En el libro, titulado América en la encrucijada en Estados Unidos y Después de los ‘neocons’ en Gran Bretaña, Fukuyama expone las amenazas del terror, los problemas de la guerra preventiva y la conveniencia de la legitimidad internacional, para lo cual sugiere reformular tanto las instituciones de gobernanza global como la política exterior de Estados Unidos, que el antiguo asociado de la Rand Corporation -el más notorio think tank de la guerra fría- propone alinear con lo que llama “realismo wilsoniano”, una vía intermedia entre el realismo à la Metternich de Kissinger y el internacionalismo idealista de Woodrow Wilson. El diagnóstico, que se asemeja bastante al de Joseph Nye y su soft power, y que expresa el mismo pesimismo sobre la capacidad de imponer la democracia que le llevó a oponerse a la guerra de Irak, representa una ruptura significativa con el movimiento neoconservador -cuya historia se relata minuciosamente en uno de los capítulos- del que fue su más conspicuo portavoz, y contiene lecciones aprovechables para los que todavía ahora, entre nosotros, siguen intentando justificar el error histórico de Las Azores, que además de provocar un caos sangriento en Oriente Medio puso aquí las bases de una división civil cada vez más enconada.

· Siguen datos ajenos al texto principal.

[config.mk]
export PLATFORM = sky130hd
export DESIGN_NAME = sync_word_packet_deframer_flat
export DESIGN_NICKNAME = d
export VERILOG_FILES = /design/src/rtl/core/swpd_pkg.sv /design/src/rtl/core/swpd_if.sv /design/src/rtl/core/swpd_parser.sv /design/src/rtl/core/swpd_match.sv /design/src/rtl/core/swpd_out_buf.sv /design/src/rtl/core/sync_word_packet_deframer.sv /design/src/flat_wrapper.sv
export SDC_FILE = /design/constraint.sdc
export NUM_CORES = 1
export LEC_CHECK = 0
export ABC_AREA = 1
export BUFFER_PORTS_ARGS = -buffer_cell sky130_fd_sc_hd__buf_2
export CAP_MARGIN = 15
export CORE_UTILIZATION = 55
export DETAILED_ROUTE_END_ITERATION = 12
export GPL_TIMING_DRIVEN = 0
export HOLD_SLACK_MARGIN = 0.08
export PLACE_DENSITY = 0.86
export SYNTH_ARGS = -nofsm -noshare
export SYNTH_HDL_FRONTEND = slang
export SYNTH_SLANG_ARGS = --single-unit
[constraint.sdc]
create_clock -name clock -period 6.46 [get_ports clock]
set_clock_uncertainty 0.1 [all_clocks]
set_input_delay 1.292 -clock clock [delete_from_list [all_inputs] [get_ports clock]]
set_output_delay 1.292 -clock clock [all_outputs]
set_load 0.1 [all_outputs]
[src/rtl/core/swpd_pkg.sv]
// shared constants and types for the sync word packet deframer
`default_nettype none

package swpd_pkg;

   // sync pair that opens every packet
   localparam logic [7:0] SyncFirst  = 8'hCC;
   localparam logic [7:0] SyncSecond = 8'h44;

   // command table size and widths
   localparam int TableEntries    = 6;
   localparam int EntryIndexWidth = 3;
   localparam int CsrIndexWidth   = 3;
   localparam int CsrDataWidth    = 16;

   // csr register indexes
   localparam logic [CsrIndexWidth-1:0] CsrEntryCount = 3'd0;
   localparam logic [CsrIndexWidth-1:0] CsrEntryZero  = 3'd1;

   // one result transaction
   typedef struct packed {
      logic        payload_valid;
      logic [7:0]  payload_byte;
      logic        packet_end;
      logic [7:0]  module_id;
      logic [7:0]  command_id;
      logic [7:0]  status_byte;
      logic [15:0] payload_length;
      logic [15:0] check_word;
      logic        matched;
      logic [EntryIndexWidth-1:0] entry_index;
   } swpd_result_type;

   // command table lookup outcome
   typedef struct packed {
      logic                       hit;
      logic [EntryIndexWidth-1:0] index;
   } swpd_match_type;

endpackage

`default_nettype wire

[src/rtl/core/swpd_if.sv]
// valid/ready channel interfaces for received bytes and deframed results
`default_nettype none

interface swpd_req_if;
   logic       valid;
   logic       ready;
   logic [7:0] rx_byte;

   modport source (output valid, output rx_byte, input ready);
   modport sink   (input valid, input rx_byte, output ready);
endinterface

interface swpd_rsp_if;
   logic        valid;
   logic        ready;
   logic        payload_valid;
   logic [7:0]  payload_byte;
   logic        packet_end;
   logic [7:0]  module_id;
   logic [7:0]  command_id;
   logic [7:0]  status_byte;
   logic [15:0] payload_length;
   logic [15:0] check_word;
   logic        matched;
   logic [2:0]  entry_index;

   modport source (
      output valid, output payload_valid, output payload_byte, output packet_end,
      output module_id, output command_id, output status_byte,
      output payload_length, output check_word, output matched, output entry_index,
      input ready
   );
   modport sink (
      input valid, input payload_valid, input payload_byte, input packet_end,
      input module_id, input command_id, input status_byte,
      input payload_length, input check_word, input matched, input entry_index,
      output ready
   );
endinterface

`default_nettype wire

[src/rtl/core/swpd_parser.sv]
// byte-level header parser: sync hunt, header capture, payload countdown
`default_nettype none

module swpd_parser (
   input  wire logic                     clock,
   input  wire logic                     reset,
   input  wire logic                     accept,
   input  wire logic [7:0]               rx_byte,
   output logic                          res_valid,
   output swpd_pkg::swpd_result_type     res,
   output logic [7:0]                    held_module,
   output logic [7:0]                    held_command
);
   import swpd_pkg::*;

   typedef enum logic [3:0] {
      PhHunt     = 4'd0,
      PhGotFirst = 4'd1,
      PhModule   = 4'd2,
      PhCommand  = 4'd3,
      PhStatus   = 4'd4,
      PhLenHi    = 4'd5,
      PhLenLo    = 4'd6,
      PhChkHi    = 4'd7,
      PhChkLo    = 4'd8,
      PhData     = 4'd9
   } phase_type;

   phase_type   phase_ff, phase_in;
   logic [7:0]  module_ff, module_in;
   logic [7:0]  command_ff, command_in;
   logic [7:0]  status_ff, status_in;
   logic [15:0] length_ff, length_in;
   logic [15:0] check_ff, check_in;
   logic [15:0] left_ff, left_in;
   logic        pv;
   logic        pend;

   // next state for one accepted byte
   always_comb begin
      phase_in   = phase_ff;
      module_in  = module_ff;
      command_in = command_ff;
      status_in  = status_ff;
      length_in  = length_ff;
      check_in   = check_ff;
      left_in    = left_ff;
      res_valid  = 1'b0;
      pv         = 1'b0;
      pend       = 1'b0;
      if (accept) begin
         unique case (phase_ff)
            PhGotFirst: begin
               if (rx_byte == SyncSecond) begin
                  phase_in = PhModule;
               end else if (rx_byte == SyncFirst) begin
                  phase_in = PhGotFirst;
               end else begin
                  phase_in = PhHunt;
               end
            end
            PhModule: begin
               module_in = rx_byte;
               phase_in  = PhCommand;
            end
            PhCommand: begin
               command_in = rx_byte;
               phase_in   = PhStatus;
            end
            PhStatus: begin
               status_in = rx_byte;
               phase_in  = PhLenHi;
            end
            PhLenHi: begin
               length_in = {rx_byte, 8'h00};
               phase_in  = PhLenLo;
            end
            PhLenLo: begin
               length_in = {length_ff[15:8], rx_byte};
               phase_in  = PhChkHi;
            end
            PhChkHi: begin
               check_in = {rx_byte, 8'h00};
               phase_in = PhChkLo;
            end
            PhChkLo: begin
               check_in = {check_ff[15:8], rx_byte};
               left_in  = length_ff;
               // empty packet ends right on its check word
               if (length_ff == 16'd0) begin
                  phase_in  = PhHunt;
                  res_valid = 1'b1;
                  pend      = 1'b1;
               end else begin
                  phase_in = PhData;
               end
            end
            PhData: begin
               left_in   = left_ff - 16'd1;
               res_valid = 1'b1;
               pv        = 1'b1;
               if (left_in == 16'd0) begin
                  phase_in = PhHunt;
                  pend     = 1'b1;
               end
            end
            default: begin
               phase_in = (rx_byte == SyncFirst) ? PhGotFirst : PhHunt;
            end
         endcase
      end
   end

   // result fields, match fields filled in by the top level
   always_comb begin
      res                = '0;
      res.payload_valid  = pv;
      res.payload_byte   = pv ? rx_byte : 8'h00;
      res.packet_end     = pend;
      res.module_id      = module_in;
      res.command_id     = command_in;
      res.status_byte    = status_in;
      res.payload_length = length_in;
      res.check_word     = check_in;
   end

   assign held_module  = module_ff;
   assign held_command = command_ff;

   // parser state
   always_ff @(posedge clock) begin
      if (reset) begin
         phase_ff   <= PhHunt;
         module_ff  <= 8'h00;
         command_ff <= 8'h00;
         status_ff  <= 8'h00;
         length_ff  <= 16'd0;
         check_ff   <= 16'd0;
         left_ff    <= 16'd0;
      end else begin
         phase_ff   <= phase_in;
         module_ff  <= module_in;
         command_ff <= command_in;
         status_ff  <= status_in;
         length_ff  <= length_in;
         check_ff   <= check_in;
         left_ff    <= left_in;
      end
   end

endmodule

`default_nettype wire

[src/rtl/core/swpd_match.sv]
// command table registers and first-match lookup on module and command
`default_nettype none

module swpd_match (
   input  wire logic                                clock,
   input  wire logic                                reset,
   input  wire logic                                csr_we,
   input  wire logic [swpd_pkg::CsrIndexWidth-1:0]  csr_index,
   input  wire logic [swpd_pkg::CsrDataWidth-1:0]   csr_wdata,
   input  wire logic [7:0]                          held_module,
   input  wire logic [7:0]                          held_command,
   output swpd_pkg::swpd_match_type                 match
);
   import swpd_pkg::*;

   logic [EntryIndexWidth-1:0] count_ff;
   logic [15:0]                entry_ff [TableEntries];
   logic [EntryIndexWidth-1:0] limit;

   // table writes, unknown indexes fall through
   always_ff @(posedge clock) begin
      if (reset) begin
         count_ff <= '0;
         for (int i = 0; i < TableEntries; i++) begin
            entry_ff[i] <= 16'd0;
         end
      end else if (csr_we) begin
         if (csr_index == CsrEntryCount) begin
            count_ff <= csr_wdata[EntryIndexWidth-1:0];
         end
         for (int i = 0; i < TableEntries; i++) begin
            if (csr_index == CsrEntryZero + CsrIndexWidth'(i)) begin
               entry_ff[i] <= csr_wdata[15:0];
            end
         end
      end
   end

   // saturate the entry count at the table size
   assign limit = (count_ff > EntryIndexWidth'(TableEntries)) ?
                  EntryIndexWidth'(TableEntries) : count_ff;

   // parallel compare, lowest index wins
   always_comb begin
      match = '0;
      for (int i = TableEntries - 1; i >= 0; i--) begin
         if (EntryIndexWidth'(i) < limit &&
             entry_ff[i][15:8] == held_module &&
             entry_ff[i][7:0] == held_command) begin
            match.hit   = 1'b1;
            match.index = EntryIndexWidth'(i);
         end
      end
   end

endmodule

`default_nettype wire

[src/rtl/core/swpd_out_buf.sv]
// two-deep result register with skid slot
`default_nettype none

module swpd_out_buf (
   input  wire logic                      clock,
   input  wire logic                      reset,
   input  wire logic                      push,
   input  wire swpd_pkg::swpd_result_type push_data,
   output logic                           can_take,
   output logic                           out_valid,
   input  wire logic                      out_ready,
   output swpd_pkg::swpd_result_type      out_data
);
   import swpd_pkg::*;

   logic            main_valid_ff, main_valid_in;
   logic            skid_valid_ff, skid_valid_in;
   swpd_result_type main_ff, main_in;
   swpd_result_type skid_ff, skid_in;

   // refill the head from the skid slot first, else from the parser
   always_comb begin
      main_valid_in = main_valid_ff;
      skid_valid_in = skid_valid_ff;
      main_in       = main_ff;
      skid_in       = skid_ff;
      if (!main_valid_ff || out_ready) begin
         if (skid_valid_ff) begin
            main_in       = skid_ff;
            main_valid_in = 1'b1;
            skid_valid_in = 1'b0;
         end else begin
            main_in       = push_data;
            main_valid_in = push;
         end
      end else if (push) begin
         skid_in       = push_data;
         skid_valid_in = 1'b1;
      end
   end

   always_ff @(posedge clock) begin
      if (reset) begin
         main_valid_ff <= 1'b0;
         skid_valid_ff <= 1'b0;
      end else begin
         main_valid_ff <= main_valid_in;
         skid_valid_ff <= skid_valid_in;
      end
      main_ff <= main_in;
      skid_ff <= skid_in;
   end

   assign can_take  = !skid_valid_ff;
   assign out_valid = main_valid_ff;
   assign out_data  = main_ff;

endmodule

`default_nettype wire

[src/rtl/core/sync_word_packet_deframer.sv]
// top level of the sync word packet deframer
//
//   channel   direction  handshake      payload
//   req_chan  in         valid/ready    rx_byte
//   rsp_chan  out        valid/ready    payload and header fields, table match
//   csr_*     in         write enable   entry_count, entry_zero..entry_five
//
// one byte per cycle while ready is high; the parser state machine and the
// six-way table compare finish in the accepting cycle; results are registered.
// reset is synchronous and needs no clearing pass; the table resets to zero.
// a stalled result sits in the output register while one more result is taken
// into the skid slot; req_chan.ready drops only once that slot is full.
`default_nettype none

module sync_word_packet_deframer (
   input  wire logic                                clock,
   input  wire logic                                reset,
   swpd_req_if.sink                                 req_chan,
   swpd_rsp_if.source                               rsp_chan,
   input  wire logic                                csr_we,
   input  wire logic [swpd_pkg::CsrIndexWidth-1:0]  csr_index,
   input  wire logic [swpd_pkg::CsrDataWidth-1:0]   csr_wdata
);
   import swpd_pkg::*;

   logic            can_take;
   logic            accept;
   logic            res_valid;
   swpd_result_type parse_res;
   swpd_result_type full_res;
   swpd_result_type out_data;
   swpd_match_type  match;
   logic [7:0]      held_module;
   logic [7:0]      held_command;

   assign req_chan.ready = can_take;
   assign accept         = req_chan.valid && can_take;

   swpd_parser u_parser (
      .clock        (clock),
      .reset        (reset),
      .accept       (accept),
      .rx_byte      (req_chan.rx_byte),
      .res_valid    (res_valid),
      .res          (parse_res),
      .held_module  (held_module),
      .held_command (held_command)
   );

   swpd_match u_match (
      .clock        (clock),
      .reset        (reset),
      .csr_we       (csr_we),
      .csr_index    (csr_index),
      .csr_wdata    (csr_wdata),
      .held_module  (held_module),
      .held_command (held_command),
      .match        (match)
   );

   // table match is reported only on the packet's last transaction
   always_comb begin
      full_res             = parse_res;
      full_res.matched     = parse_res.packet_end && match.hit;
      full_res.entry_index = parse_res.packet_end ? match.index : '0;
   end

   swpd_out_buf u_out_buf (
      .clock     (clock),
      .reset     (reset),
      .push      (res_valid),
      .push_data (full_res),
      .can_take  (can_take),
      .out_valid (rsp_chan.valid),
      .out_ready (rsp_chan.ready),
      .out_data  (out_data)
   );

   // result fields onto the channel
   assign rsp_chan.payload_valid  = out_data.payload_valid;
   assign rsp_chan.payload_byte   = out_data.payload_byte;
   assign rsp_chan.packet_end     = out_data.packet_end;
   assign rsp_chan.module_id      = out_data.module_id;
   assign rsp_chan.command_id     = out_data.command_id;
   assign rsp_chan.status_byte    = out_data.status_byte;
   assign rsp_chan.payload_length = out_data.payload_length;
   assign rsp_chan.check_word     = out_data.check_word;
   assign rsp_chan.matched        = out_data.matched;
   assign rsp_chan.entry_index    = out_data.entry_index;

endmodule

`default_nettype wire
[src/flat_wrapper.sv]
// flat-port wrapper written by rule: the top's interface ports become plain ports
module sync_word_packet_deframer_flat import swpd_pkg::*;
  (clock, reset, csr_we, csr_index, csr_wdata, req_chan_valid, req_chan_rx_byte, req_chan_ready, rsp_chan_valid, rsp_chan_payload_valid, rsp_chan_payload_byte, rsp_chan_packet_end, rsp_chan_module_id, rsp_chan_command_id, rsp_chan_status_byte, rsp_chan_payload_length, rsp_chan_check_word, rsp_chan_matched, rsp_chan_entry_index, rsp_chan_ready);
  swpd_req_if req_chan_i ();
  swpd_rsp_if rsp_chan_i ();
  input  wire logic clock;
  input  wire logic reset;
  input  wire logic csr_we;
  input  wire logic [swpd_pkg::CsrIndexWidth-1:0] csr_index;
  input  wire logic [swpd_pkg::CsrDataWidth-1:0] csr_wdata;
  input wire logic [$bits(req_chan_i.valid)-1:0] req_chan_valid;
  input wire logic [$bits(req_chan_i.rx_byte)-1:0] req_chan_rx_byte;
  output wire logic [$bits(req_chan_i.ready)-1:0] req_chan_ready;
  output wire logic [$bits(rsp_chan_i.valid)-1:0] rsp_chan_valid;
  output wire logic [$bits(rsp_chan_i.payload_valid)-1:0] rsp_chan_payload_valid;
  output wire logic [$bits(rsp_chan_i.payload_byte)-1:0] rsp_chan_payload_byte;
  output wire logic [$bits(rsp_chan_i.packet_end)-1:0] rsp_chan_packet_end;
  output wire logic [$bits(rsp_chan_i.module_id)-1:0] rsp_chan_module_id;
  output wire logic [$bits(rsp_chan_i.command_id)-1:0] rsp_chan_command_id;
  output wire logic [$bits(rsp_chan_i.status_byte)-1:0] rsp_chan_status_byte;
  output wire logic [$bits(rsp_chan_i.payload_length)-1:0] rsp_chan_payload_length;
  output wire logic [$bits(rsp_chan_i.check_word)-1:0] rsp_chan_check_word;
  output wire logic [$bits(rsp_chan_i.matched)-1:0] rsp_chan_matched;
  output wire logic [$bits(rsp_chan_i.entry_index)-1:0] rsp_chan_entry_index;
  input wire logic [$bits(rsp_chan_i.ready)-1:0] rsp_chan_ready;
  assign req_chan_i.valid = req_chan_valid;
  assign req_chan_i.rx_byte = req_chan_rx_byte;
  assign req_chan_ready = req_chan_i.ready;
  assign rsp_chan_valid = rsp_chan_i.valid;
  assign rsp_chan_payload_valid = rsp_chan_i.payload_valid;
  assign rsp_chan_payload_byte = rsp_chan_i.payload_byte;
  assign rsp_chan_packet_end = rsp_chan_i.packet_end;
  assign rsp_chan_module_id = rsp_chan_i.module_id;
  assign rsp_chan_command_id = rsp_chan_i.command_id;
  assign rsp_chan_status_byte = rsp_chan_i.status_byte;
  assign rsp_chan_payload_length = rsp_chan_i.payload_length;
  assign rsp_chan_check_word = rsp_chan_i.check_word;
  assign rsp_chan_matched = rsp_chan_i.matched;
  assign rsp_chan_entry_index = rsp_chan_i.entry_index;
  assign rsp_chan_i.ready = rsp_chan_ready;
  sync_word_packet_deframer u_core (.clock(clock), .reset(reset), .req_chan(req_chan_i), .rsp_chan(rsp_chan_i), .csr_we(csr_we), .csr_index(csr_index), .csr_wdata(csr_wdata));
endmodule
==> summary.md <==
| Metric | Value |
|---|---|
| Area of the multi-input gates | 0.00489 mm² |
| Drt drc | 0 |
| Die width | 165 µm |
| FILL cells | 2073 |
| Max Cap Viol | 0 |
| Site Rows | 59 |
| H-tree depth | 1 |
| Slew HR | 0.418 |
| Ant diodes | 0 |
| Worst-Skew Late Latency | 580 ps |
| Avg Inst Size Synth | 9.12 µm² |
| CTS Buf Count | 31 |
| Critical path's slowest cell | clkbuf_1 |
| Die ar. | 0.0273 mm² |
| Hold Vio Cnt, Final | 0 |
| Port Buffers | 102 |
| Register area | 0.00871 mm² |
| Actual slew at the worst max-slew pin | 868 ps |
| Root buf cell | clkbuf_16 |
| Distinct cell type count of the synthesized netlist | 44 |
| Worst slack, placed | 2760 ps |
| Area Overhead vs Synth | 14.2% |
| GRT Total Usage | 0.302 |
| Worst-path clk slew | 60 ps |
| Register area share after synthesis | 0.595 |
| Hold Buf Count CTS | 0 |
| RSZ-0062 raised after global routing | no |
| Resize count post-CTS | 0 |
| Crit end category | flop |
| DP Cell Count | 2047 |
| WP buf/inv | 5 |
| R2R Setup Slk | 3870 ps |
| Asr flop ratio synth | 0 |
| Initial antenna violation count | 0 |
| CP max stage delay | 490 ps |
| # nets final | 1779 |
| CTS sink count | 317 |
| Fmax | 315 MHz |
| EDFF count, synth | 236 |
| Grt ovf | 0 |
| Setup bufs post-CTS | 0 |
| Top FF cell, synth | edfxtp_1 |
| WHS | 403 ps |
| Run status | finished, final reports clean |
| Placer Congestion | 0.971 |
| Non-filler cells, final | 2105 |
| Tmin final | 3170 ps |
| Largest net degree at the start of global routing | 39 |
| Leak | 7.04 nW |
| CTS tree | done |
| Initial core utilization | 0.562 |
| Core area | 0.0261 mm² |
| Crit Path Category | input port to flop |
| Detailed-route via count | 11900 |
| Final Max Slew Viols | 0 |
| HPWL after DPL | 29200 µm |
| Peak VDD IR | 0.296 mV |
| Final setup TNS | 0 ps |
| Syn Inst Count | 1605 |
| Height of the die | 165 µm |
| Final setup margin | 3290 ps |
| Power per cell area | 274 mW/mm² |
| Worst hold path class | flop to flop |
| Starting DRT DRC Count | 1374 |
| Tcrit/Tclk final | 0.491 |
| Top delay family on crit path | buffers and inverters |
| Vias in the first global route | 11200 |
| YS warnings | 0 |
| Worst-path fanout max | 10 |
| Core Util, Final | 0.641 |
| Io pins | 104 |
| Mapped Area | 0.0146 mm² |
| Critical path data arrival time | 3360 ps |
| #FFs+latches synth | 317 |
| Cell chain of the critical path | clkbuf_1 -> inv_1 -> clkbuf_1 -> buf_6 -> o21ai_1 -> buf_6 |
| Endpoints failing setup | 0 |
| Req. time, crit path | 6640 ps |
| DR WL/cell | 19.4 µm |
| Final WL | 40800 µm |
| Drt via density | 5.65 |
| Setup crit start kind | input port |
| Share of cells above drive strength 1 | 0.145 |
| Global-route wire length before repair | 61100 µm |
| DRT Pass-1 Iters | 6 |
| Final ANT Viol Nets | 0 |
| Longest Clk Path Bufs | 3 |
| Synthesized Nets | 1639 |
[power by group]
group	internal [mW]	switching [mW]
combinational	0.0957	0.344
sequential	2.25	0.0349
clock	1.07	0.786
[path summary, 6_finish.rpt]
path / startpoint / end / cells after the start
worst max-delay path: reset / u_core.u_match.entry_ff[0][50] / 6
worst min-delay path: u_core.u_parser.left_ff[5] / u_core.u_parser.left_ff[5] / 2
worst max register to register: u_core.u_parser.phase_ff[3] / u_core.u_out_buf.skid_ff[37] / 11
worst min register to register: u_core.u_parser.left_ff[5] / u_core.u_parser.left_ff[5] / 2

Esta división volvió a escenificarse en Madrid el día 10 de marzo, en torno al último episodio del forcejeo del Gobierno con ETA, un proceso cuya opacidad ha creado considerable irritación social, pero que hasta la fecha no se ha saldado con concesiones significativas a la banda terrorista. El último número de Foreign Affairs publica un extenso artículo de Peter R. Neumann -Negotiating with terrorists- que debería ser lectura obligatoria para los dirigentes de los dos grandes partidos democráticos españoles, porque expone las condiciones de esos dirty deals con especial lucidez y realismo, rasgos enteramente ausentes de un escenario nacional fracturado por las emociones y polarizado por el sectarismo. El fracaso en las últimas elecciones de Estados Unidos de la estrategia de la tensión -preconizada por Karl Rove con el argumento de que es más importante movilizar las propias bases indiferentes que persuadir al centro indeciso- debería hacer reflexionar a un liderazgo político que desprecia la inteligencia de los votantes de forma reiterada y ofensiva. El terror es un juego serio que necesitamos ganar.